Unnamed: 0,Title,Year,Count
0,"OK we're all adults here, so really, how on ea...",2011,70
1,How to successfully haggle / bargain in markets,2012,37
2,Why are airline passengers asked to lift up wi...,2013,103
3,How do you know if Americans genuinely/literal...,2014,179
4,Immigration officer that stopped me at the air...,2015,117
5,I don't know my nationality. How can I visit D...,2016,134
6,Why prohibit engine braking?,2017,177
7,How can I find restaurants in the USA where ti...,2018,119
8,My name causes an issue with any booking! (nam...,2019,263
9,What's the longest distance that can be travel...,2020,110


### Pandas solution

In [151]:
# Extract year from CreationDate column and count PostIds per Year
Votes['Year'] = Votes['CreationDate'].str.slice(start = 0, stop = 4)
UpVotesPerYear = Votes[Votes['VoteTypeId'] == 2].groupby(['PostId','Year']).size().reset_index(name = 'Count')

# Join UpVotesPerYear with Posts table and appropriately filter the result
joined = pd.merge(Posts, UpVotesPerYear, left_on  = 'Id', right_on = 'PostId')
titles = joined[joined['PostTypeId'] == 1][['Title','Year','Count']]

# Get the Title with max Count value in each Year by sorting the titles table and extracting first record for each group
pd_solution_4 = titles.sort_values(['Year', 'Count'], ascending=[True, False]).groupby('Year').first().reset_index()
pd_solution_4 = pd_solution_4.reindex(columns = ['Title','Year','Count'])
pd_solution_4

Unnamed: 0,Title,Year,Count
0,"OK we're all adults here, so really, how on ea...",2011,70
1,How to successfully haggle / bargain in markets,2012,37
2,Why are airline passengers asked to lift up wi...,2013,103
3,How do you know if Americans genuinely/literal...,2014,179
4,Immigration officer that stopped me at the air...,2015,117
5,I don't know my nationality. How can I visit D...,2016,134
6,Why prohibit engine braking?,2017,177
7,How can I find restaurants in the USA where ti...,2018,119
8,My name causes an issue with any booking! (nam...,2019,263
9,What's the longest distance that can be travel...,2020,110


### Accuracy test

In [152]:
pd_solution_4.equals(ref_solution_4)

True

In [153]:
# Close the database connection
connection.close()

### Comments
This query was much easier for me to solve using `pandas` package than the R approach. Firstly, similarly to as I solved this query in R, I decided to extract the `Year` from `CreationDate` column by taking advantage of the operations on strings and use `str.slice()`. This way, the solution is much faster and I avoid the double conversion from string to date and back to string again. And secondly, opposite to the implemetation of the R solution of this query, finding maximum value for each group turned out to be very easy with `pandas`. After filtering out relevant data, I simply sorted the values in descending order by `Year` and `Count` columns and extracted the first value for each group, which would obviously be the maximum.

## Summary
Although I didn't have any previous experience with `pandas`, I already had some in Python and `numpy` package and I think it made writing the solution much easier. The queries were the same as in the first project, so I only had to recall the logic I used there and rewrite it using `pandas` functions, that, as it turned out, are very similar to their R counterparts.
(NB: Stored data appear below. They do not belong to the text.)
<file path="config.mk">
export PLATFORM = sky130hd
export DESIGN_NAME = click_pipeline_2phase_sync
export DESIGN_NICKNAME = d
export VERILOG_FILES = /design/src/rtl/click_pipeline_2phase_sync.sv
export SDC_FILE = /design/constraint.sdc
export NUM_CORES = 1
export LEC_CHECK = 0
export BUFFER_PORTS_ARGS = -buffer_cell sky130_fd_sc_hd__buf_2
export CAP_MARGIN = 30
export CORE_UTILIZATION = 40
export DETAILED_ROUTE_END_ITERATION = 8
export GPL_ROUTABILITY_DRIVEN = 0
export SLEW_MARGIN = 5
export SYNTH_ARGS = -nofsm -noshare
export SYNTH_HDL_FRONTEND = slang
export SYNTH_SLANG_ARGS = --single-unit
</file>
<file path="constraint.sdc">
create_clock -name clk -period 1.92 [get_ports clk]
set_input_delay 0.288 -clock clk [delete_from_list [all_inputs] [get_ports clk]]
set_output_delay 0.288 -clock clk [all_outputs]
set_load 0.02 [all_outputs]
</file>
The only differences I observed were the indexes, which needed to be reset every time I sorted or aggregated data frames, and the Series data type. I also noticed that the merging and aggregating functions were much faster in `pandas` than they were in R, which was very nice. Overall, I think I enjoyed implementing the solutions in `pandas` more, because it was way faster and thanks to the *Jupyter Notebook* being a very convenient tool, much easier and clear to use than the *Knitr* reports.